Так в чем разница? В том же, в чем между вами и посудомоечной машиной, когда вы и она моете посуду. Результат? Любой апокалиптический прогноз с участем искусственного интеллекта можно игнорировать. Серьезный риск заключается не в появлении какого-то сверхразума, а в том, что мы сами злоупотребляем цифровыми технологиями в ущерб значительной части человечества и всей планете.

Остерегайтесь людей

В обозримом будущем самой большой проблемой будем мы сами, а не технологии. Поэтому нужно включить свет в темной комнате и внимательно обдумать, куда нам стоит направиться. В этой комнате нет чудовищ, но есть много препятствий, которые необходимо обойти, убрать или постараться договориться о том, что с ними делать. Тревожиться надо по поводу реальной человеческой глупости, а не воображаемой опасности, исходящей от искусственного интеллекта. Проблема не в уровне аппаратных абстракций, а в самом человечестве.

Иными словами, следует сосредоточиться на реальных проблемах. В заключение я перечислю пять таких одинаково важных узких мест.

• Мы должны привести искусственный интеллект в соответствие с окружающей средой. Нам нужны самые умные технологии, которые только можно создать для борьбы с конкретными бедствиями — от экологических катастроф до финансовых кризисов, от преступности, терроризма и войны до голода, нищеты, невежества, неравенства и ужасающего уровня жизни. Например, у более 780 млн человек нет доступа к чистой воде, почти 2,5 млрд людей живут в антисанитарных условиях. Ежегодно от последствий стихийных бедствий и болезней, связанных с плохой водой, умирает от 6 до 8 млн человек. Это, а не искусственный интеллект, входит в число „наших самых серьезных экзистенциальных угроз“.

• Мы должны сделать искусственный интеллект удобным для человека. Следует действовать так, чтобы для него, перефразируя Иммануила Канта, люди были целью, а не средством для ее достижения.
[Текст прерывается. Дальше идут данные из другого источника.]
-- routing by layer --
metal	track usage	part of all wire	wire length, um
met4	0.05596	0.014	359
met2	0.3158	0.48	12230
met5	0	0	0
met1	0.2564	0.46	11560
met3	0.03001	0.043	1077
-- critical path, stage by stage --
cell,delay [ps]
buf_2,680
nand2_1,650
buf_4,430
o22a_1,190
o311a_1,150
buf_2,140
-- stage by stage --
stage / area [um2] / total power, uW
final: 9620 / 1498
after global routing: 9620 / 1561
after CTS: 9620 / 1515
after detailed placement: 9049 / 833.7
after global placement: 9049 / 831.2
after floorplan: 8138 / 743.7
==> src/rtl/gsa_regs.sv <==
module gsa_regs
  import gsa_pkg::*;
#(
  parameter int NUM_CH = 4,
  parameter int CNT_W  = 8,
  parameter int DATA_W = 32
) (
  input  logic              clk,
  input  logic              rst,
  input  logic              we_i,
  input  logic              re_i,
  input  logic [REG_AW-1:0] addr_i,
  input  logic [DATA_W-1:0] wdata_i,
  input  logic              grp_sat_i,
  input  logic              grp_lim_i,
  input  logic              pcnt_set_i,
  output logic [NUM_CH-1:0] mask_o,
  output logic              trig_en_o,
  output logic [CNT_W-1:0]  modulo_o,
  output logic              pcnt_o,
  output logic              mask_chg_o,
  output logic              w1c_o,
  output logic              trig_o,
  output logic [DATA_W-1:0] rdata_o
);
  logic [NUM_CH-1:0] mask_q;
  logic              en_q;
  logic [CNT_W-1:0]  mod_q;
  logic              pcnt_q;
  logic              trig_q;
  logic [DATA_W-1:0] rdata_q;

  logic ctrl_wr, mod_wr, stat_wr;
  logic pcnt_nxt, en_nxt;
  logic [DATA_W-1:0] rd_mux;

  assign ctrl_wr    = we_i && (addr_i == REG_CTRL);
  assign mod_wr     = we_i && (addr_i == REG_MOD);
  assign stat_wr    = we_i && (addr_i == REG_STAT);
  assign mask_chg_o = ctrl_wr && (wdata_i[NUM_CH-1:0] != mask_q);
  assign w1c_o      = stat_wr && wdata_i[STAT_PCNT_BIT];

  // Set has priority over clear
  assign pcnt_nxt = pcnt_set_i || (pcnt_q && !w1c_o);
  assign en_nxt   = ctrl_wr ? wdata_i[NUM_CH] : en_q;

  always_ff @(posedge clk) begin
    if (rst) begin
      mask_q <= '0;
      en_q   <= 1'b0;
      mod_q  <= '0;
      pcnt_q <= 1'b0;
      trig_q <= 1'b0;
    end else begin
      if (ctrl_wr) begin
        mask_q <= wdata_i[NUM_CH-1:0];
        en_q   <= wdata_i[NUM_CH];
      end
      if (mod_wr) mod_q <= wdata_i[CNT_W-1:0];
      pcnt_q <= pcnt_nxt;
      trig_q <= pcnt_nxt && en_nxt;
    end
  end

  always_comb begin
    rd_mux = '0;
    unique case (addr_i)
      REG_CTRL: begin
        rd_mux[NUM_CH-1:0] = mask_q;
        rd_mux[NUM_CH]     = en_q;
      end
      REG_MOD:  rd_mux[CNT_W-1:0] = mod_q;
      REG_STAT: begin
        rd_mux[STAT_SAT_BIT]  = grp_sat_i;
        rd_mux[STAT_LIM_BIT]  = grp_lim_i;
        rd_mux[STAT_PCNT_BIT] = pcnt_q;
      end
      default:  rd_mux = '0;
    endcase
  end

  always_ff @(posedge clk) begin
    if (rst)       rdata_q <= '0;
    else if (re_i) rdata_q <= rd_mux;
  end

  assign mask_o    = mask_q;
  assign trig_en_o = en_q;
  assign modulo_o  = mod_q;
  assign pcnt_o    = pcnt_q;
  assign trig_o    = trig_q;
  assign rdata_o   = rdata_q;
endmodule
File: src/rtl/pll_static_rules.sv
// Module: single-cycle rules that need no long product: encoding, divided
// reference window and J window, each picking integer or fractional limits.
// Assumes: limits in kHz; divided reference compared as MCLK vs P*limit.
module pll_static_rules
    import pll_chk_pkg::*;
#(
    parameter int REF_W         = 17,
    parameter int P_W           = 4,
    parameter int J_W           = 6,
    parameter int D_W           = 14,
    parameter int FRAC_SCALE    = 10000,
    parameter int FDIV_MIN_INT  = 2000,
    parameter int FDIV_MIN_FRAC = 10000,
    parameter int FDIV_MAX      = 20000,
    parameter int J_MIN         = 4,
    parameter int J_MAX_INT     = 55,
    parameter int J_MAX_FRAC    = 11
) (
    input  logic [REF_W-1:0] mclk_khz,
    input  logic [P_W-1:0]   pdiv,
    input  logic [J_W-1:0]   jmul,
    input  logic [D_W-1:0]   dfrac,
    output pll_err_t         rules
);
    logic        frac_mode;
    logic [63:0] fd_lo;
    logic [63:0] fd_hi;
    logic [63:0] j_hi;

    // Select mode-dependent limits and evaluate each rule.
    always_comb begin
        frac_mode = (dfrac != '0);
        fd_lo = 64'(pdiv) * 64'(frac_mode ? FDIV_MIN_FRAC : FDIV_MIN_INT);
        fd_hi = 64'(pdiv) * 64'(FDIV_MAX);
        j_hi  = 64'(frac_mode ? J_MAX_FRAC : J_MAX_INT);
        rules           = '0;
        rules.p_zero    = (pdiv == '0);
        rules.d_range   = (64'(dfrac) >= 64'(FRAC_SCALE));
        rules.fdiv_low  = (64'(mclk_khz) < fd_lo);
        rules.fdiv_high = (64'(mclk_khz) > fd_hi);
        rules.j_low     = (64'(jmul) < 64'(J_MIN));
        rules.j_high    = (64'(jmul) > j_hi);
    end
endmodule

File: config.mk
export PLATFORM = sky130hd
export DESIGN_NAME = pll_static_rules
export DESIGN_NICKNAME = d
export VERILOG_FILES = /design/src/rtl/pll_chk_pkg.sv /design/src/rtl/pll_static_rules.sv
export SDC_FILE = /design/constraint.sdc
export NUM_CORES = 1
export LEC_CHECK = 0
export ABC_AREA = 1
export ABC_CLOCK_PERIOD_IN_PS = 4400
export BUFFER_PORTS_ARGS = -buffer_cell sky130_fd_sc_hd__buf_4
export CELL_PAD_IN_SITES_DETAIL_PLACEMENT = 0
export CELL_PAD_IN_SITES_GLOBAL_PLACEMENT = 1
export CORE_AREA = 3 3 83 85
export DETAILED_ROUTE_END_ITERATION = 16
export DIE_AREA = 0 0 86 88
export GPL_TIMING_DRIVEN = 0
export PLACE_DENSITY = 0.72
export SYNTH_ARGS = -nofsm -noshare
export SYNTH_HDL_FRONTEND = slang
export SYNTH_SLANG_ARGS = --single-unit
File: constraint.sdc
create_clock -name vclk -period 4.4
set_clock_uncertainty 0.15 [all_clocks]
set_input_delay 0.44 -clock vclk [all_inputs]
set_output_delay 0.44 -clock vclk [all_outputs]
set_load 0.005 [all_outputs]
• Мы должны обратить недостатки искусственного интеллекта на пользу человеческому интеллекту. Будут ликвидированы и созданы миллионы рабочих мест. Выгоды от этого преобразования должны принадлежать всему обществу — равно как и издержки, понесенные последним, поскольку никогда ранее такое количество людей не переживало столь радикальных и быстрых изменений. Сельскохозяйственной революции для оказания реального воздействия на общество потребовались тысячелетия. Промышленной — столетия. А цифровой потребовалось всего несколько десятилетий. Неудивительно, что мы чувствуем неуверенность и беспокойство.